» Dataset items:

==> config.mk <==
export PLATFORM = sky130hd
export DESIGN_NAME = credit_fifo
export DESIGN_NICKNAME = d
export VERILOG_FILES = /design/src/design/credit_fifo.sv
export SDC_FILE = /design/constraint.sdc
export NUM_CORES = 1
export LEC_CHECK = 0
export ABC_CLOCK_PERIOD_IN_PS = 3080
export BUFFER_PORTS_ARGS = -buffer_cell sky130_fd_sc_hd__buf_2
export CORE_UTILIZATION = 61
export CTS_CLUSTER_SIZE = 16
export DETAILED_ROUTE_END_ITERATION = 12
export PLACE_DENSITY = 0.87
export SLEW_MARGIN = 20
export SYNTH_ARGS = -nofsm -noshare
export SYNTH_HDL_FRONTEND = slang
export SYNTH_SLANG_ARGS = --single-unit
==> constraint.sdc <==
create_clock -name clk_i -period 3.08 [get_ports clk_i]
set_input_delay 0.308 -clock clk_i [delete_from_list [all_inputs] [get_ports clk_i]]
set_output_delay 0.308 -clock clk_i [all_outputs]
set_load 0.05 [all_outputs]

» What to do: Please reproduce exactly the lines above, beginning with the first and ending with the line that contains "create_clock -name clk_i", and include nothing outside that range.

» Exercise solution:
==> config.mk <==
export PLATFORM = sky130hd
export DESIGN_NAME = credit_fifo
export DESIGN_NICKNAME = d
export VERILOG_FILES = /design/src/design/credit_fifo.sv
export SDC_FILE = /design/constraint.sdc
export NUM_CORES = 1
export LEC_CHECK = 0
export ABC_CLOCK_PERIOD_IN_PS = 3080
export BUFFER_PORTS_ARGS = -buffer_cell sky130_fd_sc_hd__buf_2
export CORE_UTILIZATION = 61
export CTS_CLUSTER_SIZE = 16
export DETAILED_ROUTE_END_ITERATION = 12
export PLACE_DENSITY = 0.87
export SLEW_MARGIN = 20
export SYNTH_ARGS = -nofsm -noshare
export SYNTH_HDL_FRONTEND = slang
export SYNTH_SLANG_ARGS = --single-unit
==> constraint.sdc <==
create_clock -name clk_i -period 3.08 [get_ports clk_i]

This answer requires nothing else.